Abstract

The efficient prediction of large-scale electron densities of biological macromolecules and molecular arrays could lead to breakthroughs in quantum chemistry, structural biology, and molecular design. This work leverages a novel machine learning (ML) algorithm based on Euclidean neural networks to learn the electron densities of arbitrary sequences of DNA by performing many smaller ab initio calculations of the component base-pair steps of DNA. These electron density predictions are currently accurate to around 1% error for arbitrary sequences of DNA, and are easily size-extensible unlike traditional quantum calculations. Using this machine learning algorithm, electron density predictions of large-scale DNA structures consisting of tens-of-thousands to hundreds-of-thousands of electrons can be performed in minutes. Several applications of these large-scale machine-learned electron densities are of interest.
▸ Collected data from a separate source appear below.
File: config.mk
export PLATFORM = sky130hd
export DESIGN_NAME = ddr2_axi_wr_slave
export DESIGN_NICKNAME = d
export VERILOG_FILES = /design/src/rtl/ddr2_axi_wr_slave.sv
export SDC_FILE = /design/constraint.sdc
export NUM_CORES = 1
export LEC_CHECK = 0
export ABC_AREA = 1
export CAP_MARGIN = 20
export CORE_UTILIZATION = 59
export DETAILED_ROUTE_END_ITERATION = 10
export PLACE_DENSITY_LB_ADDON = 0.05
export SLEW_MARGIN = 20
export SYNTH_ARGS = -nofsm -noshare
export SYNTH_HDL_FRONTEND = slang
export SYNTH_SLANG_ARGS = --single-unit
File: constraint.sdc
create_clock -name ck -period 3.7 [get_ports ck]
set_input_delay 0.74 -clock ck [delete_from_list [all_inputs] [get_ports ck]]
set_output_delay 0.74 -clock ck [all_outputs]
set_load 0.01 [all_outputs]
### src/rtl/bram_burst_arbiter.sv
// N-master burst arbiter in front of the BRAM controller: fixed-priority or round-robin
// grant, multi-beat read/write bursts, bounded outstanding reads routed back to the owner.
`timescale 1ns/1ps
module bram_burst_arbiter #(
  parameter int NUM_REQ   = 3,
  parameter int ADDR_W    = 13,
  parameter int DATA_W    = 32,
  parameter int LEN_W     = 4,
  parameter int MAX_OUTST = 4
) (
  input  logic                        wb_clk_i,
  input  logic                        wb_rst_i,
  input  logic                        mode_i,
  input  logic [NUM_REQ-1:0]          req_valid_i,
  input  logic [NUM_REQ-1:0]          req_we_i,
  input  logic [NUM_REQ*ADDR_W-1:0]   req_addr_i,
  input  logic [NUM_REQ*LEN_W-1:0]    req_len_i,
  input  logic [NUM_REQ*DATA_W-1:0]   req_wdata_i,
  output logic [NUM_REQ-1:0]          req_ready_o,
  output logic [NUM_REQ-1:0]          rsp_valid_o,
  output logic [DATA_W-1:0]           rsp_data_o,
  output logic                        rsp_last_o,
  output logic [NUM_REQ-1:0]          grant_o,
  output logic                        busy_o,
  output logic                        bram_valid_o,
  output logic                        bram_we_o,
  output logic [ADDR_W-1:0]           bram_addr_o,
  output logic [DATA_W-1:0]           bram_wdata_o,
  input  logic                        bram_ready_i,
  input  logic                        bram_rvalid_i,
  input  logic [DATA_W-1:0]           bram_rdata_i
);

  localparam int PTR_W = (NUM_REQ > 1) ? $clog2(NUM_REQ) : 1;
  localparam int OUT_W = $clog2(MAX_OUTST + 1);

  typedef enum logic [1:0] {IDLE, XFER, DRAIN} state_t;

  state_t              state_q, state_d;
  logic [NUM_REQ-1:0]  grant_q;
  logic [PTR_W-1:0]    owner_q, rr_ptr_q, win_idx;
  logic                we_q, mode_q, win_found;
  logic [ADDR_W-1:0]   base_q;
  logic [LEN_W-1:0]    len_q, beat_cnt_q, ret_cnt_q;
  logic [OUT_W-1:0]    outst_cnt_q;
  logic                issue, rd_issue, rsp_any, last_issue, last_ret, release_grant;

  logic [ADDR_W-1:0]   addr_a  [NUM_REQ];
  logic [LEN_W-1:0]    len_a   [NUM_REQ];
  logic [DATA_W-1:0]   wdata_a [NUM_REQ];

  for (genvar i = 0; i < NUM_REQ; i++) begin : g_unpack
    assign addr_a[i]  = req_addr_i[i*ADDR_W +: ADDR_W];
    assign len_a[i]   = req_len_i[i*LEN_W +: LEN_W];
    assign wdata_a[i] = req_wdata_i[i*DATA_W +: DATA_W];
  end

  // Round-robin scans cyclically from the pointer; fixed mode scans from index 0.
  always_comb begin
    win_found = 1'b0;
    win_idx   = '0;
    for (int i = 0; i < NUM_REQ; i++) begin
      int j;
      j = mode_i ? (int'(rr_ptr_q) + i) % NUM_REQ : i;
      if (!win_found && req_valid_i[j]) begin
        win_found = 1'b1;
        win_idx   = PTR_W'(j);
      end
    end
  end

  assign issue         = (state_q == XFER) && bram_valid_o && bram_ready_i;
  assign rd_issue      = issue && !we_q;
  assign rsp_any       = |rsp_valid_o;
  assign last_issue    = issue && (beat_cnt_q == len_q);
  assign last_ret      = rsp_any && (ret_cnt_q == len_q);
  assign release_grant = ((state_q == XFER) && last_issue && we_q) ||
                         ((state_q == DRAIN) && last_ret);

  // ---- state register ----
  always_ff @(posedge wb_clk_i) begin
    if (wb_rst_i) state_q <= IDLE;
    else          state_q <= state_d;
  end

  // ---- next-state logic ----
  always_comb begin
    state_d = state_q;
    case (state_q)
      IDLE:    if (win_found) state_d = XFER;
      XFER:    if (last_issue) state_d = we_q ? IDLE : DRAIN;
      DRAIN:   if (last_ret) state_d = IDLE;
      default: state_d = IDLE;
    endcase
  end

  // ---- output logic ----
  always_comb begin
    req_ready_o  = '0;
    rsp_valid_o  = '0;
    rsp_data_o   = '0;
    rsp_last_o   = 1'b0;
    bram_valid_o = 1'b0;
    bram_we_o    = 1'b0;
    bram_addr_o  = '0;
    bram_wdata_o = '0;
    case (state_q)
      IDLE: begin
        if (win_found && !req_we_i[win_idx]) req_ready_o[win_idx] = 1'b1;
      end
      XFER: begin
        bram_addr_o = base_q + ADDR_W'(beat_cnt_q);
        bram_we_o   = we_q;
        if (we_q) begin
          bram_valid_o         = req_valid_i[owner_q];
          bram_wdata_o         = wdata_a[owner_q];
          req_ready_o[owner_q] = bram_ready_i;
        end else begin
          bram_valid_o = (outst_cnt_q != OUT_W'(MAX_OUTST));
        end
      end
      default: ;
    endcase
    // Read returns are forwarded with no added latency, only to the owner.
    if (state_q != IDLE && !we_q && bram_rvalid_i) begin
      rsp_valid_o[owner_q] = 1'b1;
      rsp_data_o           = bram_rdata_i;
      rsp_last_o           = (ret_cnt_q == len_q);
    end
  end

  // ---- transaction bookkeeping ----
  always_ff @(posedge wb_clk_i) begin
    if (wb_rst_i) begin
      grant_q     <= '0;
      owner_q     <= '0;
      we_q        <= 1'b0;
      mode_q      <= 1'b0;
      len_q       <= '0;
      beat_cnt_q  <= '0;
      ret_cnt_q   <= '0;
      outst_cnt_q <= '0;
      rr_ptr_q    <= '0;
    end else if (state_q == IDLE) begin
      if (win_found) begin
        grant_q     <= NUM_REQ'(1) << win_idx;
        owner_q     <= win_idx;
        we_q        <= req_we_i[win_idx];
        mode_q      <= mode_i;
        len_q       <= len_a[win_idx];
        beat_cnt_q  <= '0;
        ret_cnt_q   <= '0;
        outst_cnt_q <= '0;
      end
    end else begin
      if (issue)   beat_cnt_q <= beat_cnt_q + 1'b1;
      if (rsp_any) ret_cnt_q  <= ret_cnt_q + 1'b1;
      if (rd_issue && !rsp_any)      outst_cnt_q <= outst_cnt_q + 1'b1;
      else if (!rd_issue && rsp_any) outst_cnt_q <= outst_cnt_q - 1'b1;
      if (release_grant) begin
        grant_q <= '0;
        if (mode_q)
          rr_ptr_q <= (owner_q == PTR_W'(NUM_REQ - 1)) ? '0 : owner_q + 1'b1;
      end
    end
  end

  // Base address only steers the datapath, so it carries no reset.
  always_ff @(posedge wb_clk_i) begin
    if (state_q == IDLE && win_found) base_q <= addr_a[win_idx];
  end

  assign grant_o = grant_q;
  assign busy_o  = (state_q != IDLE);

endmodule
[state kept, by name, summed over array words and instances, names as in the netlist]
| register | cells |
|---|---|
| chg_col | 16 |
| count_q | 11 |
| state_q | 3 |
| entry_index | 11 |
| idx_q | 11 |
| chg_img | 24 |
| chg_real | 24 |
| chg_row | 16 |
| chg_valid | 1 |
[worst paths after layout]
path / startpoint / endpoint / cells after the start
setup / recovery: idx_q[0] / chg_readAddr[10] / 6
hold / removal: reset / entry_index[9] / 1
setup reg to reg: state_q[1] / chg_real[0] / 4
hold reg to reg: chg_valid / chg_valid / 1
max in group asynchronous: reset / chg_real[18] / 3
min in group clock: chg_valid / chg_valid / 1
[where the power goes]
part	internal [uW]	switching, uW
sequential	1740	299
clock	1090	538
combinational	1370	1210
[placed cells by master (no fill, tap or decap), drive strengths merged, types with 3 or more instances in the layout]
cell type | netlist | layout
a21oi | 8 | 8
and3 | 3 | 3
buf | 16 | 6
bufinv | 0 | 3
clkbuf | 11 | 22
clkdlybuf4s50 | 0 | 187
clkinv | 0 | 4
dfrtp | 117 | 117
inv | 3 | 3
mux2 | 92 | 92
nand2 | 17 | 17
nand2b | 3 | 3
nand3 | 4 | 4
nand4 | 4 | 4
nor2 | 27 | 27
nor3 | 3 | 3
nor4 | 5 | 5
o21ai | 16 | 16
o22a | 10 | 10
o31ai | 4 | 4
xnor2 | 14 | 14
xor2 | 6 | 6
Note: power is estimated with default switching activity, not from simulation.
We focus here on the accurate calculation of energies and forces from the machine-learned electron densities, allowing for dynamical propagation of the electronic system, termed ab initio molecular dynamics (AIMD). Calculation of accurate forces directly from the machine-learned electron densities is not a trivial step, as specialized basis set expansions are required to capture this information. These machine-learned electron densities would allow for AIMD simulations of systems that are much larger than can be propagated using traditional quantum calculations, leading to potential applications in biomolecular binding and structural prediction of macromolecules.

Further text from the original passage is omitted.